**WHAT NEEDS TO BE DONE**
Repeat the stretch of entries below from the line with "export SETUP_SLACK_MARGIN = 3.5" through the line with "run 5 against". Include both ends and add nothing.

[Stored data]
──────

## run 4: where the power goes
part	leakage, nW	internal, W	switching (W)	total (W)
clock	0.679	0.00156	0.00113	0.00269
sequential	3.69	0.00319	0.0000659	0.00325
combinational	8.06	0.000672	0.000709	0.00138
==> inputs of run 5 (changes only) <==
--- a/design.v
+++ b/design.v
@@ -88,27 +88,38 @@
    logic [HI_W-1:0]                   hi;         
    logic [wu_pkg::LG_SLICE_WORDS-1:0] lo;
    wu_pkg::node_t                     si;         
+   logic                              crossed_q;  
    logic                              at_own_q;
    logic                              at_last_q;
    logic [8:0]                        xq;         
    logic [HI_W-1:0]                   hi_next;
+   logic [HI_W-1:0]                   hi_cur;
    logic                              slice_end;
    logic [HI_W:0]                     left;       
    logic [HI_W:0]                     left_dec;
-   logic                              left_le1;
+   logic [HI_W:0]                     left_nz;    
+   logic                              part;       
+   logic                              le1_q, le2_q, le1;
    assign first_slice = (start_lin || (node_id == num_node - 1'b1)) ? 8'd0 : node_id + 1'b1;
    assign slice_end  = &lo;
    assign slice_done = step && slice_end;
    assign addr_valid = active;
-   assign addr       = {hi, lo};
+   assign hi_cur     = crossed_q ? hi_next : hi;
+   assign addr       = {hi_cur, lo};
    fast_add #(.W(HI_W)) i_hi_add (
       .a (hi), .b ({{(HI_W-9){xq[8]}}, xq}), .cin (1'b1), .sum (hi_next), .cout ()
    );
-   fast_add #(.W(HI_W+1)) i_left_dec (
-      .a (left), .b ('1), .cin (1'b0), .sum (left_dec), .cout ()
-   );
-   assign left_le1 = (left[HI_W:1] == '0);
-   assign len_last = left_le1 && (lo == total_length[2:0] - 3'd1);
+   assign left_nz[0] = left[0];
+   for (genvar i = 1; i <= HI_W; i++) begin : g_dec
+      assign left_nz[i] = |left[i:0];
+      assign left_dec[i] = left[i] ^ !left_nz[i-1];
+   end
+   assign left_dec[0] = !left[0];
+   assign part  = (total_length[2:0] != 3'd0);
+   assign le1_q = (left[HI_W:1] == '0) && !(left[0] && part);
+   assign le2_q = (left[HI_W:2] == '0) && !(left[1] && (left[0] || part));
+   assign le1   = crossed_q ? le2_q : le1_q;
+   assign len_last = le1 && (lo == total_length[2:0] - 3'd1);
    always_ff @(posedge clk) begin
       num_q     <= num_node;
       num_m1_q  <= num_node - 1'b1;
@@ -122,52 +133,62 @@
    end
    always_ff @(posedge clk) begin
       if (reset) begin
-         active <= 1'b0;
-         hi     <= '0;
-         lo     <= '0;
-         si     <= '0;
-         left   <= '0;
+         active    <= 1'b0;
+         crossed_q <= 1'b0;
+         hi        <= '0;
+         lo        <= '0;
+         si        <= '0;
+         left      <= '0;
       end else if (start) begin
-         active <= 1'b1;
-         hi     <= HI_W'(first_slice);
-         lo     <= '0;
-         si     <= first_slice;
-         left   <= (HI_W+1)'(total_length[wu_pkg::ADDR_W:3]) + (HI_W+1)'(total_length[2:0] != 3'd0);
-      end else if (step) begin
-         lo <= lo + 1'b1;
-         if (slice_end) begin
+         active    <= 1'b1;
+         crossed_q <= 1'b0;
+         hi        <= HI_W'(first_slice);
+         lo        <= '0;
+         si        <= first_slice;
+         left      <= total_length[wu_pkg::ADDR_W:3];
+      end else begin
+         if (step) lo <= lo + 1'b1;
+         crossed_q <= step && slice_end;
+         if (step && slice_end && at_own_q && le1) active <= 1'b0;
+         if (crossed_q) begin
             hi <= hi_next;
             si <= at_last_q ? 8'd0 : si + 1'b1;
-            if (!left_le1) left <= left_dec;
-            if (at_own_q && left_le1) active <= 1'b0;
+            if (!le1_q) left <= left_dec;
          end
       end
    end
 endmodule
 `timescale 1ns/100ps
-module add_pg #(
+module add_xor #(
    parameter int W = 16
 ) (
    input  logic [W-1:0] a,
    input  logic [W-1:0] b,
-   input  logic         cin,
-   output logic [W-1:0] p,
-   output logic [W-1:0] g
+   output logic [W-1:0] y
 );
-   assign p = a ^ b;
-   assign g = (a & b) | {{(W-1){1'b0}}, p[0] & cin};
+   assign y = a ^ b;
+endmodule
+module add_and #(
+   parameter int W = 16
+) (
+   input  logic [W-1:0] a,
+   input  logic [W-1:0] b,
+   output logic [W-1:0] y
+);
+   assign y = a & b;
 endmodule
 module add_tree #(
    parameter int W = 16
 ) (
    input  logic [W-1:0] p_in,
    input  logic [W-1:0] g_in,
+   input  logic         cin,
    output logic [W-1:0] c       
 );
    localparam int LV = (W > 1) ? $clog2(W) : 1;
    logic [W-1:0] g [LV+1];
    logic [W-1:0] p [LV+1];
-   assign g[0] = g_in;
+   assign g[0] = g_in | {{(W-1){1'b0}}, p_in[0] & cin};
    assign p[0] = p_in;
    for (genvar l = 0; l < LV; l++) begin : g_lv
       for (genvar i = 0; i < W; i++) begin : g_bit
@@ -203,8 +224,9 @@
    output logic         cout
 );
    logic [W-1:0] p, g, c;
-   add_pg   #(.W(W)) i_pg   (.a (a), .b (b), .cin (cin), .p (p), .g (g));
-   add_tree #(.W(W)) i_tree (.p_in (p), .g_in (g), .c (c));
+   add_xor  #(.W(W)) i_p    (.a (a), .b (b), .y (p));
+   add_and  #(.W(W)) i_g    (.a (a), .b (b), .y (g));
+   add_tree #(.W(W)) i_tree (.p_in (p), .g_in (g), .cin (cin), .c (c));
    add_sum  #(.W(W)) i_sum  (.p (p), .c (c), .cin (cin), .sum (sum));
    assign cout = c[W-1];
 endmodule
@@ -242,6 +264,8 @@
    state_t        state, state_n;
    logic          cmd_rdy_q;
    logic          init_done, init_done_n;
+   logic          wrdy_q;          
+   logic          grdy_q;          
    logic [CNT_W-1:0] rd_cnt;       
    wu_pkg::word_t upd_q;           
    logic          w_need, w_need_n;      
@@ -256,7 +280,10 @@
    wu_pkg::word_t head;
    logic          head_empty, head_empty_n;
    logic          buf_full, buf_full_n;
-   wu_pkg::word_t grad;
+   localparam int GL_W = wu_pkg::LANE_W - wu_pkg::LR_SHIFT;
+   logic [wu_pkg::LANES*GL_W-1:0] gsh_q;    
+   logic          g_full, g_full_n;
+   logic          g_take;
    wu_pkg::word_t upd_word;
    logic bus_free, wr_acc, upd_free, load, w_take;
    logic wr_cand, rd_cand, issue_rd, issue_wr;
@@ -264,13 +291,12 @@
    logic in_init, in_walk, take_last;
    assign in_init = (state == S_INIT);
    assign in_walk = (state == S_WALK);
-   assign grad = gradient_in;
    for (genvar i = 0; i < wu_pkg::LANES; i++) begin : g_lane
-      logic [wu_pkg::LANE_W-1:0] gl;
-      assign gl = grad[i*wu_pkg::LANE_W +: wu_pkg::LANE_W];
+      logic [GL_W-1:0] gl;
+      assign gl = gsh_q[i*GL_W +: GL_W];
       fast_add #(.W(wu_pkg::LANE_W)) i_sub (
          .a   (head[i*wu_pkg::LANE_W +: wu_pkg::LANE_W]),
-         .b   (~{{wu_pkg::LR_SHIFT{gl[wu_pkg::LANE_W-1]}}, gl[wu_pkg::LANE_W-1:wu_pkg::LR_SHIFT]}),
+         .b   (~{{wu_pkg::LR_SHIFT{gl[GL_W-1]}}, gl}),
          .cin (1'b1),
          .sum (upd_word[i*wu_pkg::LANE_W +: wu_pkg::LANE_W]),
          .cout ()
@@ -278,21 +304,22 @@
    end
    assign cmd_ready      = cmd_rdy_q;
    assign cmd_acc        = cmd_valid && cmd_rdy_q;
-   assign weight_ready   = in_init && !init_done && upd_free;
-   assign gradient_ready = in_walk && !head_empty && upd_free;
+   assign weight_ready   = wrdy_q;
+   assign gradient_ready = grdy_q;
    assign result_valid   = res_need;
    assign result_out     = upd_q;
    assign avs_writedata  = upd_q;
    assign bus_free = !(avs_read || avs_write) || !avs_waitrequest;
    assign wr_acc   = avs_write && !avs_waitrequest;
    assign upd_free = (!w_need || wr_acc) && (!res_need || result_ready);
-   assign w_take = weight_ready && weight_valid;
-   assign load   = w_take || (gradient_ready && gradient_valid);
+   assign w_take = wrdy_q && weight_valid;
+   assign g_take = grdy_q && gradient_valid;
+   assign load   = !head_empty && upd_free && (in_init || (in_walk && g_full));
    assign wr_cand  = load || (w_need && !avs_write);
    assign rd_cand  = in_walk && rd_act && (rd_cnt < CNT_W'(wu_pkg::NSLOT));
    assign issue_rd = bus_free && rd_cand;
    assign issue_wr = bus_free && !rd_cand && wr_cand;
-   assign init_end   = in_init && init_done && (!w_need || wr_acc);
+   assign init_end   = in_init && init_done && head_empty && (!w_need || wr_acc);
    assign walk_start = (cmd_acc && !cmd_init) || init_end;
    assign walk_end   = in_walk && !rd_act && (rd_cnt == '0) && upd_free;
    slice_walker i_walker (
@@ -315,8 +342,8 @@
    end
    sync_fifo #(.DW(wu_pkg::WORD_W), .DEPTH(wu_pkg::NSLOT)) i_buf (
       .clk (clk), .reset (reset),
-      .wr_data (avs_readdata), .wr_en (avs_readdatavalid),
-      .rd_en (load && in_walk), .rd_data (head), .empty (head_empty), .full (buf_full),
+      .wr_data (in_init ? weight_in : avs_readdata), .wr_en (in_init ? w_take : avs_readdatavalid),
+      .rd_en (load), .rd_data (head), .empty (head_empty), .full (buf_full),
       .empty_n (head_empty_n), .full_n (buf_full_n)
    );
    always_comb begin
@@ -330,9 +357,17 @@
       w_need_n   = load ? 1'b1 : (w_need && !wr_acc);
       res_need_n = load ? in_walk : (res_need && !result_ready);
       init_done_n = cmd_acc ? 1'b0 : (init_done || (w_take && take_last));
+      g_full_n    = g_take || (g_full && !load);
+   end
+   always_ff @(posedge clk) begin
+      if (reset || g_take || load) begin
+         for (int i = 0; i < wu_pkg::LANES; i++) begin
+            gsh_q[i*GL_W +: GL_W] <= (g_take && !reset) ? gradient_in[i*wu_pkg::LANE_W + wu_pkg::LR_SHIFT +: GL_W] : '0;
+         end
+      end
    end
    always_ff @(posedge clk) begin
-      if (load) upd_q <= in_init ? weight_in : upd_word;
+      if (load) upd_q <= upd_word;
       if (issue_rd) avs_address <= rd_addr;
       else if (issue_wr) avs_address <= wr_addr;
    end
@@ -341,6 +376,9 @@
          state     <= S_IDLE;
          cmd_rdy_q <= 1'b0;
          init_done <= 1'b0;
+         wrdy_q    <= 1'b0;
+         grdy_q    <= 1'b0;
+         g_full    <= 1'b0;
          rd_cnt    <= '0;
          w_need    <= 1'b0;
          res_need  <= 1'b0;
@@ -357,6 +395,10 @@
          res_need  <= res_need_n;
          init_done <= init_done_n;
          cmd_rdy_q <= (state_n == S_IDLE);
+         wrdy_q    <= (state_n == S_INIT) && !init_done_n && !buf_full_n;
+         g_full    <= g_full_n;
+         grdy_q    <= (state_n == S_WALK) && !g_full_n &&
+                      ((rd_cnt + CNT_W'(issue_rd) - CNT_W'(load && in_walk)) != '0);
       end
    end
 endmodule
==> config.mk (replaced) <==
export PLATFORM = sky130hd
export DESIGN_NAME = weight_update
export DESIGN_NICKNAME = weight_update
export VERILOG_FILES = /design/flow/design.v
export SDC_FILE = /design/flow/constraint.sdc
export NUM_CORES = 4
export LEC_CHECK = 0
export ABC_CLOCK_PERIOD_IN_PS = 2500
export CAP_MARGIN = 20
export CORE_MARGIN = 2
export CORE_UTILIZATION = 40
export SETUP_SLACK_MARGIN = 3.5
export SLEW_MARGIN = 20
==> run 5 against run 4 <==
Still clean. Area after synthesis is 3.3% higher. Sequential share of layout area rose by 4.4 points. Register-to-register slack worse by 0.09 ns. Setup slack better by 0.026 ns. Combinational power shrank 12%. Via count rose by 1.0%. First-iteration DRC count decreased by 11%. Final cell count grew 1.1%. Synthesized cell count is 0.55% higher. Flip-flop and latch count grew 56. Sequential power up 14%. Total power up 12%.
This is an optimization exercise on Yosys and OpenROAD, whose aim is small area, a short achievable clock period and few clock cycles, not a production implementation. At most, simulation tests tie the RTL to the original design; equivalence was not proved. Power is estimated from default activity; no workload was simulated.

== alpha ==
## line_rasterizer_interpolated
module line_rasterizer_interpolated
#(
    parameter int COORD_BITS = 6,
    parameter int DEPTH_BITS = 16,
    parameter int FRAC_BITS  = 16
) (
    input  wire logic                 aclk,
    input  wire logic                 aresetn,
    input  wire logic                 s_tvalid,
    output logic                      s_tready,
    input  wire logic [((2*(2*COORD_BITS+DEPTH_BITS+32)+7)/8)*8-1:0] s_tdata,
    output logic                      m_tvalid,
    input  wire logic                 m_tready,
    output logic [((2*COORD_BITS+DEPTH_BITS+32+7)/8)*8-1:0] m_tdata,
    output logic                      m_tlast
);
Settings: LEC_CHECK=0, CAP_MARGIN=5, CORE_MARGIN=2, CORE_UTILIZATION=40, CTS_CLUSTER_DIAMETER=80, CTS_CLUSTER_SIZE=24, SETUP_SLACK_MARGIN=4.2, SLEW_MARGIN=5; clock period 7.5 ns.
standard.sh (not shown) runs the stock make flow with config.mk's settings and CLKGATE_MAP_FILE= SYNTH_SCRIPT=/design/flow/synth_recipe.tcl, a recipe that flattens the netlist after the stock synthesis.
==> flow/flow/run.sh <==
#!/bin/bash
# Standard layout (the standard.sh, unchanged synthesis), with two changes:
# - the port buffers are plain buffers (sky130_fd_sc_hd__buf_2) instead of the
#   delay buffers buffer_ports picks by default;
# - clock tree synthesis uses clkbuf_8 buffers, sink clusters of up to 16
#   sinks within 60 um, and no dummy loads (CTS_ARGS replaces the CTS_CLUSTER_*
#   settings of config.mk).
# All tool output goes to standard.log here; ORFS also keeps its per-step logs
# under orfs/logs.
set -euo pipefail
export BUFFER_PORTS_ARGS="-buffer_cell sky130_fd_sc_hd__buf_2"
export CTS_ARGS="-sink_clustering_enable -repair_clock_nets -buf_list sky130_fd_sc_hd__clkbuf_8 -sink_clustering_size 16 -sink_clustering_max_diameter 60 -dont_use_dummy_load"
bash standard.sh > standard.log 2>&1
Setup changes, alpha to delta
--- a/flow/design.v
+++ b/flow/design.v
@@ -51,12 +51,13 @@
     input  wire logic         geo,        
     input  wire logic         geo_step,   
     input  wire logic         swap_c,     
     input  wire logic [2:0]   den_sm,     
     input  wire logic         int_en,     
     input  wire logic         int_first,  
+    input  wire logic         int_last,   
     input  wire logic [C-1:0] den,        
     output logic      [C-1:0] r_o,        
     output logic      [1:0]   nb_o,       
     input  wire logic [1:0]   qs_i,       
     input  wire logic [C-1:0] rs_i,       
     input  wire logic         swap,       
@@ -88,14 +89,16 @@
     logic [C:0] rb_n, fr_n, fr_nx;
     logic         carry;
     logic [W:0]   vsum;
     logic [W-1:0] fsel;
     assign diff  = {1'b0, b_val} - {1'b0, a_val};
     localparam bit LATE_CPL = W > 8;
-    assign nbits = q_reg[W-1 -: 2] ^ {2{LATE_CPL && dneg_reg}};
-    assign sbits = nbits;
+    logic cpl_top;
+    assign nbits   = q_reg[W-1 -: 2] ^ {2{LATE_CPL && dneg_reg}};
+    assign sbits   = q_reg[W-1 -: 2];
+    assign cpl_top = LATE_CPL && dneg_reg && !(int_en && int_last);
     assign r_o   = r_reg;
     assign nb_o  = sbits;
     assign qs    = qs_i;
     assign rs    = rs_i;
     assign fsel  = swap ? b_val : a_val;
     always_comb begin
@@ -118,21 +121,22 @@
         fr_n  = neg_reg ? {1'b0, ra_n} : rb_n;
         carry = !fr_reg[C] && !(zz_reg && frz_reg);
         fr_nx = fr_reg + (carry ? rb_reg : ({1'b0, ra_reg}));
         vsum  = {v_reg, 1'b1} + {inc_reg, carry ^ wneg_reg};
     end
     always_ff @(posedge aclk) begin
-        dneg_reg <= diff[W];
         if (ld_diff) begin
+            dneg_reg <= diff[W];
             q_reg    <= diff[W-1:0] ^ {W{!LATE_CPL && diff[W]}};
         end else if (geo) begin
             neg_reg <= dneg_reg ^ swap_c;
             if (geo_step)
-                q_reg <= {q_reg[W-3:0], q0};
+                q_reg <= {q_reg[W-3 -: 2] ^ {2{cpl_top}}, q_reg[W-5:0], q0};
         end else if (int_en) begin
-            q_reg <= {q_reg[W-3:2], q_reg[1:0] ^ {2{neg_reg && int_first}},
+            q_reg <= {q_reg[W-3 -: 2] ^ {2{cpl_top}}, q_reg[W-5:2],
+                      q_reg[1:0] ^ {2{neg_reg && int_first}},
                       qs ^ {2{neg_reg}}};
         end
         if (geo)
             r_reg <= geo_step ? r0 : '0;
         else if (int_en)
             r_reg <= rs;
@@ -263,16 +267,18 @@
             cnt_reg  <= st_int ? cnt_reg + 1'b1 : '0;
             cx_reg   <= st_geo || (st_int && (cnt_reg < 3'(C_INT-1)));
             cy_reg   <= st_int && (cnt_reg >= 3'(C_INT-1)) && (cnt_reg < 3'(2*C_INT-1));
         end
     end
     always_ff @(posedge aclk) begin
-        xgt_reg <= dxp[C];
-        ygt_reg <= dyp[C];
-        adx_reg <= dxp[C] ? dxn[C-1:0] : dxp[C-1:0];
-        ady_reg <= dyp[C] ? dyn[C-1:0] : dyp[C-1:0];
+        if (ld_diff) begin
+            xgt_reg <= dxp[C];
+            ygt_reg <= dyp[C];
+            adx_reg <= dxp[C] ? dxn[C-1:0] : dxp[C-1:0];
+            ady_reg <= dyp[C] ? dyn[C-1:0] : dyp[C-1:0];
+        end
         if (geo) begin
             span_reg   <= span_c;
             span3_reg  <= span3_c;
             nmin_reg   <= nmin_c;
             xmaj_reg   <= xmaj_c;
             swap_reg   <= swap_c;
@@ -290,13 +296,13 @@
     lri_chan #(.W(DEPTH_BITS), .C(C)) u_depth (
         .aclk     (aclk),
         .a_val    (s_tdata[2*C+DEPTH_BITS-1:2*C]),
         .b_val    (s_tdata[PT_W+2*C+DEPTH_BITS-1:PT_W+2*C]),
         .ld_diff  (ld_diff),  .geo (geo), .geo_step (1'b1),
         .swap_c   (swap_c),   .den_sm (span_sm),
-        .int_en   (int_d),    .int_first (st_int && (cnt_reg == '0)),
+        .int_en   (int_d),    .int_first (st_int && (cnt_reg == '0)), .int_last (int_last),
         .den      (span_reg),
         .r_o      (dr),       .nb_o (dnb), .qs_i (dqs), .rs_i (drs),
         .swap     (swap_reg),
         .n_load   (n_load),   .stash (stash), .d_load (d_load),
         .pw       (pw_reg),   .step (step),
         .v        (zv)
@@ -319,12 +325,13 @@
             .a_val    (s_tdata[PT_W-1-CW*k -: CW]),
             .b_val    (s_tdata[2*PT_W-1-CW*k -: CW]),
             .ld_diff  (ld_diff),  .geo (geo), .geo_step (1'b1),
             .swap_c   (swap_c),   .den_sm (span_sm),
             .int_en   ((k % 2 == 0) ? cx_reg : cy_reg),
             .int_first(st_int && (cnt_reg == ((k % 2 == 0) ? 3'd0 : 3'(C_INT)))),
+            .int_last (1'b0),
             .den      (span_reg),
             .r_o      (cr[k]),    .nb_o (cnb[k]), .qs_i (cqs[k/2]), .rs_i (crs[k/2]),
             .swap     (swap_reg),
             .n_load   (n_load),   .stash (stash), .d_load (d_load),
             .pw       (pw_reg),   .step (step),
             .v        (cv[k])
Findings:
- delta has via count of the first global-routing pass above what alpha had.
- Combined flip-flop and latch cell area went up slightly going from alpha to delta.
- Comparing alpha and delta, largest net degree at the start of global routing is lower on delta.
- delta: full flow OK, the timing, DRC and antenna checks passed
- alpha finished all stages; the layout is clean.
- Diff alpha -> delta: top achievable clock speed picked up an extra 0.97%; met1 capacity usage during global routing picked up an extra 0.53 points; worst-case hold slack picked up an extra 11 ps.
No functional check of the RTL was part of any run of this note.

──────

**EXERCISE RESPONSE**
export SETUP_SLACK_MARGIN = 3.5
export SLEW_MARGIN = 20
==> run 5 against run 4 <==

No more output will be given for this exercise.